Spanish selfhood–as Cervantes constructed and then deconstructed it–now provided a unique model for American introspection. As the centuries changed hands, early Americans proved adroit in resurrecting Cervantes and his epic to describe their own quests. The term “quixotic” invaded the popular lexicon; between the 1770s and 1840s rural and urban American newspapers used it as shorthand to describe any number of idealistic but ill-conceived expeditions and ministries, utopias and schemes. Cervantes’ tide of heroes and villains seeped into private correspondence and spinoff plays, too. When Samuel Stanhope Smith took apart a definition of moral liberty in a 1778 letter to James Madison, he used Cervantes’ troubled knight to level his argument’s final blow. Citizens must recognize, Smith wrote, the“true knight-errants in philosophy” versus those, who “like Don Quixote when they cannot find real adventures have an admirable talent at inventing imaginary ones.” Madison got the reference. A steady education of Cervantes, Daniel Defoe, and Laurence Sterne salted the colonial generation’s letters with borrowed wit.
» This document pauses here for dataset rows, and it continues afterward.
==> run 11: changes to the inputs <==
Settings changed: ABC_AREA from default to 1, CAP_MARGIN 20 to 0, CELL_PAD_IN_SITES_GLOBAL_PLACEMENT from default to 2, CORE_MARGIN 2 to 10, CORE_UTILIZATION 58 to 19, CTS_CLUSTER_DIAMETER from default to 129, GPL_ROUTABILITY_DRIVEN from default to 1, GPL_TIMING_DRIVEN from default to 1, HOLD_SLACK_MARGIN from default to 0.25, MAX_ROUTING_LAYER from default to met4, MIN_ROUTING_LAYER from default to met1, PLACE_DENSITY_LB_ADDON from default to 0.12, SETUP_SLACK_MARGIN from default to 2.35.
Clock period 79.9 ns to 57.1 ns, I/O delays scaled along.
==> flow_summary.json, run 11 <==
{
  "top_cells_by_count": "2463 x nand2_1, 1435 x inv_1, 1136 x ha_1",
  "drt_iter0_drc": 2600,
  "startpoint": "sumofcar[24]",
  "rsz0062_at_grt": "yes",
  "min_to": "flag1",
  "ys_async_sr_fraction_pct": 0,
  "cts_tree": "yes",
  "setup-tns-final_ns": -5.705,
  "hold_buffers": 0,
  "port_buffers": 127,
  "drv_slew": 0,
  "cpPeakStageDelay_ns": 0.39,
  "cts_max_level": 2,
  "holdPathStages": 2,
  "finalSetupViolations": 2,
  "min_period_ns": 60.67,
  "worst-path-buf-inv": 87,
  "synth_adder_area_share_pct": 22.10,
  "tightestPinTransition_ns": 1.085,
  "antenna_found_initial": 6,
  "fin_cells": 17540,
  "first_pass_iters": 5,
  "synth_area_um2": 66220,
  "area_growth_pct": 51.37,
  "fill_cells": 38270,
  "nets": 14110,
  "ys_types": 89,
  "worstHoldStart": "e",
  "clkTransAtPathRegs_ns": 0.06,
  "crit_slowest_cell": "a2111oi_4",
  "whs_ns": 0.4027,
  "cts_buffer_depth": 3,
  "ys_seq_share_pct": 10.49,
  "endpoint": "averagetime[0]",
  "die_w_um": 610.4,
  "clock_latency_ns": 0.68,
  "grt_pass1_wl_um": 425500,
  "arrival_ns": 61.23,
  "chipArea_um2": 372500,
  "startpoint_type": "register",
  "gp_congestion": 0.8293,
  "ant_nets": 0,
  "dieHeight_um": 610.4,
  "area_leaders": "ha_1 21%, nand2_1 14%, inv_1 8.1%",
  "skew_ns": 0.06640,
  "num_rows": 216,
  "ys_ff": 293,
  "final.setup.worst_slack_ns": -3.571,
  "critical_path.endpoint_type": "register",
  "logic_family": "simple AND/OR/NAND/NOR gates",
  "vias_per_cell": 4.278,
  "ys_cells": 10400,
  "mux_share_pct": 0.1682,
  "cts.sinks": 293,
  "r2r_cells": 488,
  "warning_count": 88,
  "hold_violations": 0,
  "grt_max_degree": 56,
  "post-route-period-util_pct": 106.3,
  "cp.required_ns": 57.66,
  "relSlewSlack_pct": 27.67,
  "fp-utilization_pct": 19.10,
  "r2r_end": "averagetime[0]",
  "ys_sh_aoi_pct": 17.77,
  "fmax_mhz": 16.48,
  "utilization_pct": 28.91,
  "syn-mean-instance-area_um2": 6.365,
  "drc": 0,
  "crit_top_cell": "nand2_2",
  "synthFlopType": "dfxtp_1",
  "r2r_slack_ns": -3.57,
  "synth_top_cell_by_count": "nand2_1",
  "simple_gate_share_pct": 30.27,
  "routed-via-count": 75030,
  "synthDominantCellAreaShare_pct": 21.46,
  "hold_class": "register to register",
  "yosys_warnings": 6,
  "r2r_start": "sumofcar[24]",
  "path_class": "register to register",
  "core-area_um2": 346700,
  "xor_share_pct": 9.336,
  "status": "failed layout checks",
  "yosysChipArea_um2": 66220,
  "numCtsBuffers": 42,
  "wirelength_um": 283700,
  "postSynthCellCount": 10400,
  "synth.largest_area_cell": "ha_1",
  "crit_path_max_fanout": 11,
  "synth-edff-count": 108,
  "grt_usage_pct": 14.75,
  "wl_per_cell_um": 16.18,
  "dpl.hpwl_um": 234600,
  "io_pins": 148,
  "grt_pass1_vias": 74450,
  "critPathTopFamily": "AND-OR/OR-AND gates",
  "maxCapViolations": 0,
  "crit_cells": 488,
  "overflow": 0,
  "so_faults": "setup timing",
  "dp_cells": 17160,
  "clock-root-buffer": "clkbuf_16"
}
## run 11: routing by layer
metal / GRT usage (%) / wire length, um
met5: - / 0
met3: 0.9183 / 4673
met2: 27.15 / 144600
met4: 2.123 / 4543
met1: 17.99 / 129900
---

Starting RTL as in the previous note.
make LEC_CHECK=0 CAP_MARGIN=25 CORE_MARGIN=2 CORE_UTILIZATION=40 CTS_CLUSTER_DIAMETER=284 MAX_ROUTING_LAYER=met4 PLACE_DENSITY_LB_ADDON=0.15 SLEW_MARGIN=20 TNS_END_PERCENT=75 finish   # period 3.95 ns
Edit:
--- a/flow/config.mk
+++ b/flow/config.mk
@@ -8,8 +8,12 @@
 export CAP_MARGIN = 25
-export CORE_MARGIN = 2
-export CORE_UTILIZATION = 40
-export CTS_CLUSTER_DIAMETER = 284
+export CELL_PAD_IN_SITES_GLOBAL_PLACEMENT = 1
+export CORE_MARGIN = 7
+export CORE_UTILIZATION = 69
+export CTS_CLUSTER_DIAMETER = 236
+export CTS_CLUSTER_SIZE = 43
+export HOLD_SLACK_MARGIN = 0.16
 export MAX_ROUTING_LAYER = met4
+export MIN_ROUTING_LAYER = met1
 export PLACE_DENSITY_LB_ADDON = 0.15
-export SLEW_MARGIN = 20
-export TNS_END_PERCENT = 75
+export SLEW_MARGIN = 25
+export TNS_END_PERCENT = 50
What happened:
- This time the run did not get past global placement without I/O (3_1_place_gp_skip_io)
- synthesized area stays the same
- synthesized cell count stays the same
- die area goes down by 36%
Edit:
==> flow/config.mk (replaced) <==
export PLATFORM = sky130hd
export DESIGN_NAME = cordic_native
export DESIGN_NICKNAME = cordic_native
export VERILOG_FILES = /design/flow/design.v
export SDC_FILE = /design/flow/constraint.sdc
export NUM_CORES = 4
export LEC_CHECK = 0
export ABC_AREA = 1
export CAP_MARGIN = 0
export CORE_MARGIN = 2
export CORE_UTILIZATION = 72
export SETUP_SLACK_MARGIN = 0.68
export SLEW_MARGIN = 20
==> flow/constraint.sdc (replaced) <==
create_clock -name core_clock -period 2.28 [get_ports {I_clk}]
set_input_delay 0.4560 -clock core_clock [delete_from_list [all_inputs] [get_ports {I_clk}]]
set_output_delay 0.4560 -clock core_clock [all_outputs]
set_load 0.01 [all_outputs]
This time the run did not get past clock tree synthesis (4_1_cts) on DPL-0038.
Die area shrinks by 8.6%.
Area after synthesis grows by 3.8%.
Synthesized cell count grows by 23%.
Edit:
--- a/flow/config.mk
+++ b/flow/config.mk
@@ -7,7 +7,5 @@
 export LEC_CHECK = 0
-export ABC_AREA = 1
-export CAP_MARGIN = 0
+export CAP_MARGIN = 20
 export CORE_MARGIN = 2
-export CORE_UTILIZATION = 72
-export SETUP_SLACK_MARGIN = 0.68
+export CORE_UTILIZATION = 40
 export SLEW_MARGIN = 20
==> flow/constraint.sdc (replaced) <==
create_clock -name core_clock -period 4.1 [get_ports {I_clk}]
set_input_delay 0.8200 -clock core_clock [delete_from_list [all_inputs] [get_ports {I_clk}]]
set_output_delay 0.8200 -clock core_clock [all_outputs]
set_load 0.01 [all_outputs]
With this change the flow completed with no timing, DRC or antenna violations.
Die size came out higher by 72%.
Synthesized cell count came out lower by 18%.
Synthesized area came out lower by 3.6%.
## FIR_low_pass_filter
module FIR_low_pass_filter(
	input clk,
	input rst,
	input [7:0]FIR_IN,
	output reg [16:0]FIR_OUT
);
reg[7:0] delay_pipeline1;
reg[7:0] delay_pipeline2;
reg[7:0] delay_pipeline3;
reg[7:0] delay_pipeline4;
reg[7:0] delay_pipeline5;
reg[7:0] delay_pipeline6;
reg[7:0] delay_pipeline7;
reg[7:0] delay_pipeline8;
reg[7:0] delay_pipeline9;
wire[7:0] coeff1 = 8'd7;	 
wire[7:0] coeff2 = 8'd5;
wire[7:0] coeff3 = 8'd51;
wire[7:0] coeff4 = 8'd135;
wire[7:0] coeff5 = 8'd179;
wire[7:0] coeff6 = 8'd135;
wire[7:0] coeff7 = 8'd51;
wire[7:0] coeff8 = 8'd5;
wire[7:0] coeff9 = 8'd7;
reg signed [16:0] multi_data1 ; 
reg signed [16:0] multi_data2 ;
reg signed [16:0] multi_data3 ;
reg signed [16:0] multi_data4 ;
reg signed [16:0] multi_data5 ;
reg signed [16:0] multi_data6 ;
reg signed [16:0] multi_data7 ;
reg signed [16:0] multi_data8 ;
reg signed [16:0] multi_data9 ;
always@(posedge clk or negedge rst)
if(!rst)
begin
	delay_pipeline1 <= 8'b0 ;
	delay_pipeline2 <= 8'b0 ;
	delay_pipeline3 <= 8'b0 ;
	delay_pipeline4 <= 8'b0 ;
	delay_pipeline5 <= 8'b0 ;
	delay_pipeline6 <= 8'b0 ;
	delay_pipeline7 <= 8'b0 ;
	delay_pipeline8 <= 8'b0 ;
	delay_pipeline9 <= 8'b0 ;
end
else
begin
	delay_pipeline1 <= FIR_IN;
	delay_pipeline2 <= delay_pipeline1 ;
	delay_pipeline3 <= delay_pipeline2 ;
	delay_pipeline4 <= delay_pipeline3 ;
	delay_pipeline5 <= delay_pipeline4 ;
  ...
For scale: about 200 flip-flops.
==> flow/config.mk <==
export PLATFORM = sky130hd
export DESIGN_NAME = FIR_low_pass_filter
export DESIGN_NICKNAME = FIR_low_pass_filter
export VERILOG_FILES = /design/flow/design.v
export SDC_FILE = /design/flow/constraint.sdc
export NUM_CORES = 4
export LEC_CHECK = 0
export ABC_AREA = 1
export CAP_MARGIN = 40
export CELL_PAD_IN_SITES_GLOBAL_PLACEMENT = 0
export CORE_MARGIN = 5
export CORE_UTILIZATION = 57
export MIN_ROUTING_LAYER = met2
export PLACE_DENSITY_LB_ADDON = 0.19
export SLEW_MARGIN = 15
==> flow/constraint.sdc <==
create_clock -name core_clock -period 5.73 [get_ports {clk}]
set_input_delay 1.1460 -clock core_clock [delete_from_list [all_inputs] [get_ports {clk}]]
set_output_delay 1.1460 -clock core_clock [all_outputs]
set_load 0.01 [all_outputs]
run.sh (not shown) runs the stock make flow with config.mk's settings and CLKGATE_MAP_FILE=.
==> next run, changes <==
- CAP_MARGIN: 40 -> 20
- CELL_PAD_IN_SITES_GLOBAL_PLACEMENT: 0 -> unset
- CORE_ASPECT_RATIO: unset -> 1.32
- CORE_MARGIN: 5 -> 2
- CORE_UTILIZATION: 57 -> 72
- MIN_ROUTING_LAYER: met2 -> unset
- PLACE_DENSITY_LB_ADDON: 0.19 -> unset
- SLEW_MARGIN: 15 -> 20
- TNS_END_PERCENT: unset -> 50
- clock period: 5.73 -> 3.71 ns (I/O delays scaled with it)
This time the run completed, yet does not pass: negative setup slack.
Maximum frequency went up by 4.9%.
Design area came out higher by 2.2%.
Synthesized cell count is unchanged.
Worst hold slack is worse by 21 ps.
Setup slack got worse by 1800 ps.
Utilization goes up by 19 points.
Global-route usage goes down by 0.58 points.
Register-to-register slack gets worse by 1800 ps.
Via count decreases by 26%.
Routed wire length is higher by about 6%.
==> next run, changes <==
- CORE_ASPECT_RATIO: 1.32 -> unset
- TNS_END_PERCENT: 50 -> unset
- clock period: 3.71 -> 5.39 ns (I/O delays scaled with it)
Outcome: This time the run passed the timing, DRC and antenna checks; cell area shrinks by about 3%; synthesized area is unchanged; via count shrinks by about 4%; first-iteration DRC count shrinks by 31%.
==> next run, changes <==
- PLACE_DENSITY: unset -> 0.35
- SETUP_SLACK_MARGIN: unset -> 0.97
- clock period: 5.39 -> 3.84 ns (I/O delays scaled with it)
Effect: Now the flow completed and failed the layout checks on negative setup slack; sequential cell count stays the same; routed wire length rose by 63%; worst hold slack gets worse by 33 ps; count of clock-buffer cells in the layout fell by 3.
### flow/run.sh
#!/bin/bash
# the make line also repeats each setting of config.mk as NAME=value (left out here)
make -C /OpenROAD-flow-scripts/flow DESIGN_CONFIG=/design/flow/config.mk WORK_HOME=/design/flow/orfs CLKGATE_MAP_FILE= finish
### flow/config.mk
export PLATFORM = sky130hd
export DESIGN_NAME = AuctionSearch
export DESIGN_NICKNAME = AuctionSearch
export VERILOG_FILES = /design/flow/design.v
export SDC_FILE = /design/flow/constraint.sdc
export NUM_CORES = 4
export LEC_CHECK = 0
export ABC_AREA = 1
export CAP_MARGIN = 20
export CORE_MARGIN = 2
export CORE_UTILIZATION = 70
export CTS_CLUSTER_SIZE = 35
export HOLD_SLACK_MARGIN = 0.29
export PLACE_DENSITY = 0.6
export SETUP_SLACK_MARGIN = 0.61
export SLEW_MARGIN = 20
### flow/constraint.sdc
create_clock -name core_clock -period 4.0 [get_ports {clock}]
set_input_delay 0.8000 -clock core_clock [delete_from_list [all_inputs] [get_ports {clock}]]
set_output_delay 0.8000 -clock core_clock [all_outputs]
set_load 0.01 [all_outputs]
### flow/design.v
module ProcessingElement(
  input         clock,
  input         reset,
  input  [7:0]  io_price,
  output [10:0] io_agentIdx,
  output        io_rewardIn_ready,
  input         io_rewardIn_valid,
  input  [7:0]  io_rewardIn_bits_reward,
  input  [10:0] io_rewardIn_bits_idx,
  input         io_rewardIn_bits_last,
  input         io_PEResultOut_ready,
  output        io_PEResultOut_valid,
  output [7:0]  io_PEResultOut_bits_benefit,
  output [7:0]  io_PEResultOut_bits_oldPrice,
  output [10:0] io_PEResultOut_bits_id,
  output        io_PEResultOut_bits_last
);
  reg [7:0] s1_last;  
  reg [7:0] s1_reward;  
  reg [7:0] s1_idx;  
  reg  s1_valid;  
  reg [7:0] s2_price;  
  reg [7:0] s2_idx;  
  reg  s2_last;  
  reg  s2_valid;  
  reg [7:0] s2_reward;  
  reg [7:0] s3_benefit;  
  reg [7:0] s3_oldPrice;  
  reg  s3_valid;  
  reg [7:0] s3_last;  
  reg [7:0] s3_idx;  
  wire  stall = ~io_PEResultOut_ready;  
  wire  fire = io_rewardIn_ready & io_rewardIn_valid;  
  wire [10:0] _GEN_2 = fire ? io_rewardIn_bits_idx : {{3'd0}, s1_idx};  
  wire [8:0] _diff_T = {1'b0,$signed(s2_reward)};  
  wire [8:0] _diff_T_1 = {1'b0,$signed(s2_price)};  
  wire [8:0] diff = $signed(_diff_T) - $signed(_diff_T_1);  
  wire [10:0] _GEN_9 = ~stall ? _GEN_2 : {{3'd0}, s1_idx};  
  wire [7:0] _GEN_14 = ~stall ? s1_last : {{7'd0}, s2_last};  
  assign io_agentIdx = stall ? {3'd0, s1_idx} : io_rewardIn_bits_idx;
  assign io_rewardIn_ready = ~stall;  
  assign io_PEResultOut_valid = s3_valid;  
  assign io_PEResultOut_bits_benefit = s3_benefit;  
  assign io_PEResultOut_bits_oldPrice = s3_oldPrice;  
  assign io_PEResultOut_bits_id = {{3'd0}, s3_idx};  
  assign io_PEResultOut_bits_last = s3_last[0];  
  always @(posedge clock) begin
    if (reset) begin  
      s1_last <= 8'h0;  
    end else if (~stall) begin  
      if (fire) begin  
        s1_last <= {{7'd0}, io_rewardIn_bits_last};  
      end
    end
    if (reset) begin  
      s1_reward <= 8'h0;  
    end else if (~stall) begin  
      if (fire) begin  
        s1_reward <= io_rewardIn_bits_reward;  
      end
    end
    if (reset) begin  
      s1_idx <= 8'h0;  
    end else begin
      s1_idx <= _GEN_9[7:0];
    end
    if (reset) begin  
      s1_valid <= 1'h0;  
    end else if (~stall) begin  
      s1_valid <= fire;  
    end
    if (reset) begin  
      s2_price <= 8'h0;  
    end else if (~stall) begin  
      s2_price <= io_price;  
    end
    if (reset) begin  
      s2_idx <= 8'h0;  
    end else if (~stall) begin  
      s2_idx <= s1_idx;  
    end
    if (reset) begin  
      s2_last <= 1'h0;  
    end else begin
      s2_last <= _GEN_14[0];
    end
    if (reset) begin  
      s2_valid <= 1'h0;  
    end else if (~stall) begin  
      s2_valid <= s1_valid;  
    end
    if (reset) begin  
      s2_reward <= 8'h0;  
    end else if (~stall) begin  
      s2_reward <= s1_reward;  
    end
    if (reset) begin  
      s3_benefit <= 8'h0;  
    end else if (~stall) begin  
      if (diff[8]) begin  
        s3_benefit <= 8'h0;
      end else begin
        s3_benefit <= diff[7:0];
      end
    end
    if (reset) begin  
      s3_oldPrice <= 8'h0;  
    end else if (~stall) begin  
      s3_oldPrice <= s2_price;  
    end
    if (reset) begin  
      s3_valid <= 1'h0;  
    end else if (~stall) begin  
      s3_valid <= s2_valid;  
    end
    if (reset) begin  
      s3_last <= 8'h0;  
    end else if (~stall) begin  
      s3_last <= {{7'd0}, s2_last};  
    end
    if (reset) begin  
      s3_idx <= 8'h0;  
    end else if (~stall) begin  
      s3_idx <= s2_idx;  
    end
  end
endmodule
No other foreign novel seemed to claim the American mind with such fervor until the Civil War, when Northern and Southern readers swept up Victor Hugo’s Les Misérables. There’s much more to say about why Miguel Cervantes’ foreign masterpiece knits together Americans now, and in the Age of Revolutions: the poignancy of an Old World free-falling into eclipse; the role of popular authors in making selves and unmaking nobility; the tales-within-tales that snarl any good story and lead us to query how mad a narrator/historian may be. For, framed between knightly ordeals, Cervantes trailed bits of wisdom–and, better, hope–for the New World generations whom he never met. Early Americans, battling through their political parties and diverse religions in new towns with new names, turned to Cervantes’ Don Quixote and read: “Until death, it’s all life.”

2 responses

  1. And of course the Jays as well (couldn’t resist). Sarah Jay to her sister Susan Livingston, 28 August 1780. The Jays were traveling to Madrid, where John Jay would be taking up his position as Minister Plenipotentiary. “When we came to La Mancha we naturally recollected the exploits that had been there atchieved by the renowned knight of the rueful countenance and looked but in vain for those large trees that some time afforded a safe retreat for the affrighted squire.”

    • Ah, that’s wonderful, thanks, for sharing Jenn! It’s fascinating to see how century+-old fiction served as the “best” guidebook to steer the early American diplomats navigating Spanish terrain and manners. For our good Junto readers, can you tell us more about where the bulk of Sarah Jay’s travel reflections reside (i.e. journal, private letters), and if they are open for research? Thanks.